A neuromorphic hardware framework based on population coding
Chetan Singh Thakur, Tara Julia Hamilton, Runchun Wang, Jonathan, Tapson, Andr\'e van Schaik

TL;DR
This paper introduces a neuromorphic hardware system called TAB that encodes stimuli using diverse neuron populations with heterogeneous tuning curves, verified through measurements on a 65nm test cell, demonstrating its learning capabilities for regression tasks.
Contribution
The paper presents a novel neuromorphic framework utilizing population coding with heterogeneity achieved via device mismatch, verified through measurement results and capable of learning regression tasks.
Findings
Verified the TAB system with a 65nm test cell.
Demonstrated learning capability for regression tasks.

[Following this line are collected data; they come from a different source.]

==> src/rtl/rmw_pkg.sv <==
// Shared definitions for the single-operand byte modifier.
// Assumes the opcode nibble is 4 bits; operation codes equal their nibble.
package rmw_pkg;
    localparam int NIB_W = 4;

    typedef enum logic [NIB_W-1:0] {
        OP_NEG = 4'h0,
        OP_ILL = 4'h1,
        OP_COM = 4'h3,
        OP_LSR = 4'h4,
        OP_ROR = 4'h6,
        OP_ASR = 4'h7,
        OP_LSL = 4'h8,
        OP_ROL = 4'h9,
        OP_DEC = 4'hA,
        OP_INC = 4'hC,
        OP_TST = 4'hD,
        OP_CLR = 4'hF
    } rmw_op_e;
endpackage

==> src/rtl/rmw_decode.sv <==
// Maps the low opcode nibble to an operation code and flags unused nibbles.
// Assumes: pure combinational; unused nibbles all map to OP_ILL.
module rmw_decode
    import rmw_pkg::*;
(
    input  logic [NIB_W-1:0] nib,
    output rmw_op_e          op,
    output logic             ill
);
    // Decode the nibble into an operation.
    always_comb begin
        ill = 1'b0;
        case (nib)
            4'h0:    op = OP_NEG;
            4'h3:    op = OP_COM;
            4'h4:    op = OP_LSR;
            4'h6:    op = OP_ROR;
            4'h7:    op = OP_ASR;
            4'h8:    op = OP_LSL;
            4'h9:    op = OP_ROL;
            4'hA:    op = OP_DEC;
            4'hC:    op = OP_INC;
            4'hD:    op = OP_TST;
            4'hF:    op = OP_CLR;
            default: begin
                op  = OP_ILL;
                ill = 1'b1;
            end
        endcase
    end
endmodule
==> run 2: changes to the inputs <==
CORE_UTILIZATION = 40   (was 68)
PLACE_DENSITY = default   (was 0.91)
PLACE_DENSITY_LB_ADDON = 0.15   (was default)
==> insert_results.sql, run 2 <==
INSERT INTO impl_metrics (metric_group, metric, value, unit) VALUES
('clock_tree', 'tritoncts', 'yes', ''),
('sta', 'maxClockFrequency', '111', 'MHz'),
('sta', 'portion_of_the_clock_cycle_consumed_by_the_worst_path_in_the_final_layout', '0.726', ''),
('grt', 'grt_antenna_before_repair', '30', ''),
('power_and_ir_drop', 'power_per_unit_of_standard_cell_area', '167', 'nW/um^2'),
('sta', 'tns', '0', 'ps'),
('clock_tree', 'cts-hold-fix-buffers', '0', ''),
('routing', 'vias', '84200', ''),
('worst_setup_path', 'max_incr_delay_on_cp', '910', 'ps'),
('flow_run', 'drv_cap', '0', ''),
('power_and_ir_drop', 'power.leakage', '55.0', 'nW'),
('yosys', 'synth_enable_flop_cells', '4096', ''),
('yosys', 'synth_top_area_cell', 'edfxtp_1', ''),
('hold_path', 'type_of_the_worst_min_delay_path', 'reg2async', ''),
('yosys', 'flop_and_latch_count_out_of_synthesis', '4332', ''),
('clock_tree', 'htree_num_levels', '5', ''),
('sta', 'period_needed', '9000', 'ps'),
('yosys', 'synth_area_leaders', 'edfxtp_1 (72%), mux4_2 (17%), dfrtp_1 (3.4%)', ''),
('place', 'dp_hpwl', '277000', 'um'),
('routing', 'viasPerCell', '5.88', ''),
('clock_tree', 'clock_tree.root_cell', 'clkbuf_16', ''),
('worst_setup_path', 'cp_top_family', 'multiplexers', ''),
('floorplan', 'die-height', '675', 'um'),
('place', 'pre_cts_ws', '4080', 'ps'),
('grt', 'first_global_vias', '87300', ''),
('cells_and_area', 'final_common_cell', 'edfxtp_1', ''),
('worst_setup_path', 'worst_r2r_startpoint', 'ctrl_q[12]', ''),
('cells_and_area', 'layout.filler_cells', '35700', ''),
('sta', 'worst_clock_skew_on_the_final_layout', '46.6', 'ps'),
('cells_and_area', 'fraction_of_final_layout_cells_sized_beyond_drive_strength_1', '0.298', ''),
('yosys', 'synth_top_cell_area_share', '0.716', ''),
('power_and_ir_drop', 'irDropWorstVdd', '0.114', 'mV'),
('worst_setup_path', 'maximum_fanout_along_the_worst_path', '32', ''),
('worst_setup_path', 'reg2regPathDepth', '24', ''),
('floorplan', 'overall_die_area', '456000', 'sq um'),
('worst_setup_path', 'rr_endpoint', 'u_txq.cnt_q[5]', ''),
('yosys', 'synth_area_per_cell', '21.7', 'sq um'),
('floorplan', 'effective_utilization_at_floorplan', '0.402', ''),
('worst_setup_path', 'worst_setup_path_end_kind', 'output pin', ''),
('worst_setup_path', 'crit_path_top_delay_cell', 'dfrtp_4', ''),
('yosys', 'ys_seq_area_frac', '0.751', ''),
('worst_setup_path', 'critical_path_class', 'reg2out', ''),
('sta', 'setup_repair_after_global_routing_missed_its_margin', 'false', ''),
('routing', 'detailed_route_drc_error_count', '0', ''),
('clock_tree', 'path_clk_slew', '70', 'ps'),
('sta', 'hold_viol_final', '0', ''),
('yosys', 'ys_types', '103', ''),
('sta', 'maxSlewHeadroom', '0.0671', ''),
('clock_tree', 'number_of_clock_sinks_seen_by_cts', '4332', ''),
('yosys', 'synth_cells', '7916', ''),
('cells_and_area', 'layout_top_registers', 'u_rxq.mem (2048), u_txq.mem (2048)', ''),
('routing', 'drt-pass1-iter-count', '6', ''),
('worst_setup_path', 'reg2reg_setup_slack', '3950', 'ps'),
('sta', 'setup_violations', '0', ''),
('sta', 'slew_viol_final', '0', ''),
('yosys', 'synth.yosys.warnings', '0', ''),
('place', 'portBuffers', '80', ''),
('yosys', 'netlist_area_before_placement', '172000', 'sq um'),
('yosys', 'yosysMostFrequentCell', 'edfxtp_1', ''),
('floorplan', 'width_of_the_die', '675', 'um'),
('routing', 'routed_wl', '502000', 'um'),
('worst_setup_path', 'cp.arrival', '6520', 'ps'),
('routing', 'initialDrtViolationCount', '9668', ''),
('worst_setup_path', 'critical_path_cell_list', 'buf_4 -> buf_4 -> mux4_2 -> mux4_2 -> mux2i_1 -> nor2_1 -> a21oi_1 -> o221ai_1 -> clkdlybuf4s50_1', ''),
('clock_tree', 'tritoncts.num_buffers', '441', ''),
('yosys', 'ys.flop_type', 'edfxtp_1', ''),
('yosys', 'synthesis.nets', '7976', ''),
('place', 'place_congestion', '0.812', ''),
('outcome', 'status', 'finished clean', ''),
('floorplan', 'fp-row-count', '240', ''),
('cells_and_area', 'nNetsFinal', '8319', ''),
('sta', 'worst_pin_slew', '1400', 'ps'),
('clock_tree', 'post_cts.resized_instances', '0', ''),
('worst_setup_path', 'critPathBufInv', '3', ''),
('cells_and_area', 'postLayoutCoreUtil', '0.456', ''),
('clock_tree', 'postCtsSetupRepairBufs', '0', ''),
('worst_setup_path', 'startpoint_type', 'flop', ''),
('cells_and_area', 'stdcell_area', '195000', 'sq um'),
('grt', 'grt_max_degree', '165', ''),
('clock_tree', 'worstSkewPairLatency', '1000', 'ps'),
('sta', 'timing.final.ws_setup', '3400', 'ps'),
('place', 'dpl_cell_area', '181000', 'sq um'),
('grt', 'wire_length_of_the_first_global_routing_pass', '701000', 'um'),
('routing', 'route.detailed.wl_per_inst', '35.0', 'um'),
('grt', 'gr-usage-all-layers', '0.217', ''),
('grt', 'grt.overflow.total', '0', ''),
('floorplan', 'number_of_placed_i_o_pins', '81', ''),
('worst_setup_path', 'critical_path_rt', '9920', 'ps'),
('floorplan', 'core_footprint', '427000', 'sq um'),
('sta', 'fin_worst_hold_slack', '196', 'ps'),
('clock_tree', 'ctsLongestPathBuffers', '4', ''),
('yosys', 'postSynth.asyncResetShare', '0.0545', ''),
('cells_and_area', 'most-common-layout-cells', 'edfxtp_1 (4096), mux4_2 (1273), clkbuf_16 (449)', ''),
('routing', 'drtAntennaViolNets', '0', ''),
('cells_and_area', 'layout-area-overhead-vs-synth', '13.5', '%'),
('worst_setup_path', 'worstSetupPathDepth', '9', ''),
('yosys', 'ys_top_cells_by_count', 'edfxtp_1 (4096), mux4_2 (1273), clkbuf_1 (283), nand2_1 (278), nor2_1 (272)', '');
==> src/rtl/spi_port.sv <==
module spi_port import spi_pkg::*; #(
  parameter int DW   = 8,
  parameter int DIVW = 4
) (
  input  logic            clk,
  input  logic            rst_n,
  input  logic            en,
  input  logic            mstr_set,
  input  logic            lsb_first,
  input  logic [DIVW-1:0] div_sel,
  input  logic            dat_wr,
  input  logic [DW-1:0]   dat_wdata,
  input  logic            dat_rd,
  input  logic            stat_rd,
  input  logic            ss_n_i,
  input  logic            sck_i,
  input  logic            mosi_i,
  input  logic            miso_i,
  output logic            sck_o,
  output logic            mosi_o,
  output logic            miso_o,
  output logic            mstr,
  output logic            busy,
  output logic            done_flag,
  output logic            wcol_flag,
  output logic [DW-1:0]   rx_data
);
  logic [1:0]    rsync_q;
  logic          rst_q;
  logic [1:0]    ss_q;
  logic [2:0]    sckin_q;
  logic          mstr_q, mstr_d;
  logic [DW-1:0] rx_q, rx_d;
  logic          fault, sel, s_rise, s_fall, run;
  logic          m_rise, m_fall, gen_sck;
  logic          act, done_p, sout;
  logic [DW-1:0] sreg, rnext;
  shctl_t        ctl;

  // asynchronous assertion, synchronous release
  always_ff @(posedge clk or negedge rst_n) begin
    if (!rst_n) rsync_q <= 2'b00;
    else        rsync_q <= {rsync_q[0], 1'b1};
  end
  assign rst_q = rsync_q[1];

  always_ff @(posedge clk or negedge rst_q) begin
    if (!rst_q) begin
      ss_q    <= 2'b11;
      sckin_q <= 3'b000;
    end else begin
      ss_q    <= {ss_q[0], ss_n_i};
      sckin_q <= {sckin_q[1:0], sck_i};
    end
  end

  always_comb begin
    fault     = en && mstr_q && !ss_q[1];
    sel       = en && !mstr_q && !ss_q[1];
    s_rise    = sckin_q[1] & ~sckin_q[2];
    s_fall    = ~sckin_q[1] & sckin_q[2];
    run       = en && mstr_q && act && !fault;
    ctl.load  = dat_wr && en && !act;
    ctl.start = ctl.load && mstr_q && !fault;
    ctl.abort = fault || !en || (!mstr_q && ss_q[1]);
    ctl.sample = mstr_q ? m_rise : (sel && s_rise);
    ctl.shift  = mstr_q ? m_fall : (sel && s_fall);
    mstr_d = mstr_q;
    if (mstr_set) mstr_d = 1'b1;
    if (fault)    mstr_d = 1'b0;
    rx_d = done_p ? rnext : rx_q;
  end

  always_ff @(posedge clk or negedge rst_q) begin
    if (!rst_q) begin
      mstr_q <= 1'b0;
      rx_q   <= '0;
    end else begin
      mstr_q <= mstr_d;
      rx_q   <= rx_d;
    end
  end

  spi_sckgen #(.DIVW(DIVW)) u_sckgen (
    .clk(clk), .rst_n(rst_q), .run(run), .div(div_sel),
    .sck(gen_sck), .rise(m_rise), .fall(m_fall)
  );

  spi_shifter #(.DW(DW)) u_shift (
    .clk(clk), .rst_n(rst_q), .ctl(ctl), .ldata(dat_wdata),
    .lsb_first(lsb_first), .sin(mstr_q ? miso_i : mosi_i),
    .sout(sout), .act(act), .done(done_p), .sreg(sreg), .rnext(rnext)
  );

  spi_flags u_flags (
    .clk(clk), .rst_n(rst_q), .set_done(done_p | fault),
    .set_wcol(dat_wr && en && act), .stat_rd(stat_rd),
    .dat_acc(dat_wr | dat_rd), .done(done_flag), .wcol(wcol_flag)
  );

  assign sck_o   = gen_sck;
  assign mosi_o  = mstr_q ? sout : 1'b0;
  assign miso_o  = sel ? sout : 1'b0;
  assign mstr    = mstr_q;
  assign busy    = act;
  assign rx_data = rx_q;

  // no generated clock outside the driving role
  a_r2_no_sck_unless_master: assert property (@(posedge clk) disable iff (!rst_q)
    !mstr_q |-> !sck_o);
  // a colliding write leaves the shift register alone
  a_r6_collide_keeps_byte: assert property (@(posedge clk) disable iff (!rst_q)
    (dat_wr && act && !ctl.shift) |=> $stable(sreg));
  // losing the role raises the done flag and stops the exchange
  a_r8_fault_sets_done: assert property (@(posedge clk) disable iff (!rst_q)
    $fell(mstr_q) |-> (done_flag && !act));
endmodule
File: src/rtl/evt_sync_edge.sv
module evt_sync_edge #(
    parameter int unsigned STAGES = 2
) (
    input  logic clk_i,
    input  logic rst_ni,
    input  logic pin_i,
    output logic rise_o,
    output logic fall_o
);

    typedef struct packed {
        logic [STAGES-1:0] chain;
        logic              prev;
    } sync_st_t;

    sync_st_t          st_q, st_d;
    logic [STAGES-1:0] chain_next;

    // Shift structure of the synchroniser, one stage per iteration
    for (genvar g = 0; g < STAGES; g++) begin : g_stage
        if (g == 0) begin : g_first
            assign chain_next[g] = pin_i;
        end else begin : g_rest
            assign chain_next[g] = st_q.chain[g-1];
        end
    end

    always_comb begin
        st_d       = st_q;
        st_d.chain = chain_next;
        st_d.prev  = st_q.chain[STAGES-1];
    end

    always_ff @(posedge clk_i or negedge rst_ni) begin
        if (!rst_ni) begin
            st_q <= '0;
        end else begin
            st_q <= st_d;
        end
    end

    assign rise_o = st_q.chain[STAGES-1] & ~st_q.prev;
    assign fall_o = ~st_q.chain[STAGES-1] & st_q.prev;

    // A strobe needs a fresh level change, so strobes never sit back to back
    AST_RISE_ISOLATED: assert property (@(posedge clk_i) disable iff (!rst_ni)
        rise_o |=> !rise_o);
    AST_FALL_ISOLATED: assert property (@(posedge clk_i) disable iff (!rst_ni)
        fall_o |=> !fall_o);

endmodule

File: src/rtl/evt_match_core.sv
module evt_match_core #(
    parameter int unsigned CNT_W = 8
) (
    input  logic             clk_i,
    input  logic             rst_ni,
    input  logic             en_i,
    input  logic             hit_i,
    input  logic [CNT_W-1:0] cmp_i,
    output logic [CNT_W-1:0] cnt_o,
    output logic             irq_o
);

    localparam logic [CNT_W-1:0] CNT_ONE = CNT_W'(1);

    typedef struct packed {
        logic [CNT_W-1:0] cnt;
        logic [CNT_W-1:0] cmp;
        logic             irq;
    } core_st_t;

    core_st_t st_q, st_d;

    always_comb begin
        st_d     = st_q;
        st_d.irq = 1'b0;
        if (!en_i) begin
            st_d.cnt = '0;
            st_d.cmp = cmp_i;
        end else if (hit_i) begin
            if (st_q.cnt == st_q.cmp) begin
                st_d.cnt = '0;
                st_d.irq = 1'b1;
            end else begin
                st_d.cnt = st_q.cnt + CNT_ONE;
            end
        end
    end

    always_ff @(posedge clk_i or negedge rst_ni) begin
        if (!rst_ni) begin
            st_q <= '0;
        end else begin
            st_q <= st_d;
        end
    end

    assign cnt_o = st_q.cnt;
    assign irq_o = st_q.irq;

    AST_STEP_ONE: assert property (@(posedge clk_i) disable iff (!rst_ni)
        (en_i && hit_i && (st_q.cnt != st_q.cmp)) |=> (st_q.cnt == $past(st_q.cnt) + CNT_ONE));
    AST_HOLD_IDLE: assert property (@(posedge clk_i) disable iff (!rst_ni)
        (en_i && !hit_i) |=> $stable(st_q.cnt));
    AST_IRQ_AT_ZERO: assert property (@(posedge clk_i) disable iff (!rst_ni)
        irq_o |-> (cnt_o == '0));
    AST_NO_OVERFLOW: assert property (@(posedge clk_i) disable iff (!rst_ni)
        st_q.cnt <= st_q.cmp);
    AST_DISABLED_IDLE: assert property (@(posedge clk_i) disable iff (!rst_ni)
        !en_i |=> (cnt_o == '0) && !irq_o);
    AST_CMP_FROZEN: assert property (@(posedge clk_i) disable iff (!rst_ni)
        en_i |=> $stable(st_q.cmp));
    AST_IRQ_SINGLE: assert property (@(posedge clk_i) disable iff (!rst_ni)
        irq_o |=> !irq_o);

endmodule
==> src/rtl/sio_addr_decode.sv <==
module sio_addr_decode
  import sio_glue_pkg::*;
#(
  parameter int ADDR_W = 20
) (
  input  logic [ADDR_W-1:0] addr,
  input  logic              wr,
  output reg_sel_e          sel,
  output logic [1:0]        sel_ch,
  output logic [NCH-1:0]    wr_baud,
  output logic [NCH-1:0]    wr_ctrl,
  output logic [NCH-1:0]    wr_mask,
  output logic [NCH-1:0]    wr_stat
);
  logic [DEC_W-1:0] a16;
  assign a16 = addr[DEC_W-1:0];

  always_comb begin
    sel    = SEL_NONE;
    sel_ch = '0;
    for (int c = 0; c < NCH; c++) begin
      if (a16 == BAUD_ADDR[c]) begin
        sel = SEL_BAUD; sel_ch = 2'(c);
      end else if (a16 == BAUD_ADDR[c] + 16'd1) begin
        sel = SEL_CTRL; sel_ch = 2'(c);
      end else if (HAS_EXT[c] && a16 == BAUD_ADDR[c] + 16'd2) begin
        sel = SEL_MASK; sel_ch = 2'(c);
      end else if (HAS_EXT[c] && a16 == BAUD_ADDR[c] + 16'd3) begin
        sel = SEL_STAT; sel_ch = 2'(c);
      end else if (HAS_EXT[c] && a16 == BAUD_ADDR[c] + 16'd4) begin
        sel = SEL_APPEND; sel_ch = 2'(c);
      end
    end
  end

  for (genvar c = 0; c < NCH; c++) begin : g_strobe
    logic hit;
    assign hit        = wr && (sel_ch == 2'(c));
    assign wr_baud[c] = hit && (sel == SEL_BAUD);
    assign wr_ctrl[c] = hit && (sel == SEL_CTRL);
    assign wr_mask[c] = hit && (sel == SEL_MASK);
    assign wr_stat[c] = hit && (sel == SEL_STAT);
  end
endmodule

==> src/rtl/sio_chan_regs.sv <==
module sio_chan_regs
  import sio_glue_pkg::*;
#(
  parameter bit EXT = 1'b0
) (
  input  logic       clk,
  input  logic       rst_n,
  input  logic       wr_baud,
  input  logic       wr_ctrl,
  input  logic       wr_mask,
  input  logic       wr_stat,
  input  logic [7:0] wdata,
  input  logic       rx_rdy,
  input  logic       tx_rdy,
  output logic [7:0] baud_o,
  output logic [7:0] ctrl_o,
  output logic [7:0] mask_o,
  output logic [7:0] stat_o,
  output logic       irq_o,
  output logic       lb_valid_o
);
  logic [7:0] baud_q, ctrl_q, stat_q, ctrl_nxt, stat_nxt;
  logic       rx_q, tx_q, irq_q, lb_q, req_nxt, evt;

  assign ctrl_nxt = wr_ctrl ? wdata : ctrl_q;
  assign req_nxt  = (rx_rdy && ctrl_nxt[RX_EN_BIT]) || (tx_rdy && ctrl_nxt[TX_EN_BIT]);
  assign evt      = wr_ctrl || (rx_rdy != rx_q) || (tx_rdy != tx_q);

  always_comb begin
    stat_nxt = stat_q;
    if (wr_stat) stat_nxt = stat_q & ~wdata;
    if (evt)     stat_nxt[STAT_BIT] = req_nxt;
  end

  always_ff @(posedge clk or negedge rst_n) begin
    if (!rst_n) begin
      baud_q <= '0;
      ctrl_q <= '0;
      stat_q <= '0;
      rx_q   <= 1'b0;
      tx_q   <= 1'b0;
      irq_q  <= 1'b0;
      lb_q   <= 1'b0;
    end else begin
      if (wr_baud) baud_q <= wdata;
      ctrl_q <= ctrl_nxt;
      stat_q <= stat_nxt;
      rx_q   <= rx_rdy;
      tx_q   <= tx_rdy;
      irq_q  <= req_nxt;
      lb_q   <= wr_ctrl;
    end
  end

  if (EXT) begin : g_mask
    logic [7:0] mask_q;
    always_ff @(posedge clk or negedge rst_n) begin
      if (!rst_n)       mask_q <= '0;
      else if (wr_mask) mask_q <= wdata;
    end
    assign mask_o = mask_q;
  end else begin : g_nomask
    assign mask_o = '0;
  end

  assign baud_o     = baud_q;
  assign ctrl_o     = ctrl_q;
  assign stat_o     = stat_q;
  assign irq_o      = irq_q;
  assign lb_valid_o = lb_q;

  // request follows the gated ready terms held in the sampled registers
  p_irq_on_r5: assert property (@(posedge clk) disable iff (!rst_n)
    ((rx_q && ctrl_q[RX_EN_BIT]) || (tx_q && ctrl_q[TX_EN_BIT])) |-> irq_o);
  p_irq_off_r5: assert property (@(posedge clk) disable iff (!rst_n)
    (!(rx_q && ctrl_q[RX_EN_BIT]) && !(tx_q && ctrl_q[TX_EN_BIT])) |-> !irq_o);
  // status bit 2 tracks request edges
  p_stat_rise_r6: assert property (@(posedge clk) disable iff (!rst_n)
    $rose(irq_o) |-> stat_o[STAT_BIT]);
  p_stat_fall_r6: assert property (@(posedge clk) disable iff (!rst_n)
    $fell(irq_o) |-> !stat_o[STAT_BIT]);
  // loopback strobe carries the byte just written
  p_lb_byte_r7: assert property (@(posedge clk) disable iff (!rst_n)
    lb_valid_o |-> (ctrl_o == $past(wdata)));
  p_lb_pulse_r7: assert property (@(posedge clk) disable iff (!rst_n)
    lb_valid_o |=> (!lb_valid_o || $past(wr_ctrl)));
endmodule

==> src/rtl/sio_irq_route.sv <==
module sio_irq_route
  import sio_glue_pkg::*;
(
  input  logic [NCH-1:0] req,
  output logic [7:0]     ctl0,
  output logic [7:0]     ctl1
);
  always_comb begin
    ctl0 = '0;
    ctl1 = '0;
    for (int c = 0; c < NCH; c++) begin
      if (IRQ_CTL[c]) ctl1[IRQ_PIN[c]] = ctl1[IRQ_PIN[c]] | req[c];
      else            ctl0[IRQ_PIN[c]] = ctl0[IRQ_PIN[c]] | req[c];
    end
  end

  // bits outside the routed inputs stay idle
  always_comb begin
    a_unused_r8: assert ((ctl0 & 8'hE3) == 8'h00 && (ctl1 & 8'hEF) == 8'h00);
  end
endmodule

Showed robustness to device mismatch in analogue circuits.
Abstract
In the biological nervous system, large neuronal populations work collaboratively to encode sensory stimuli. These neuronal populations are characterised by a diverse distribution of tuning curves, ensuring that the entire range of input stimuli is encoded. Based on these principles, we have designed a neuromorphic system called a Trainable Analogue Block (TAB), which encodes given input stimuli using a large population of neurons with a heterogeneous tuning curve profile. Heterogeneity of tuning curves is achieved using random device mismatches in VLSI (Very Large Scale Integration) process and by adding a systematic offset to each hidden neuron. Here, we present measurement results of a single test cell fabricated in a 65nm technology to verify the TAB framework. We have mimicked a large population of neurons by re-using measurement results from the test cell by varying offset. We…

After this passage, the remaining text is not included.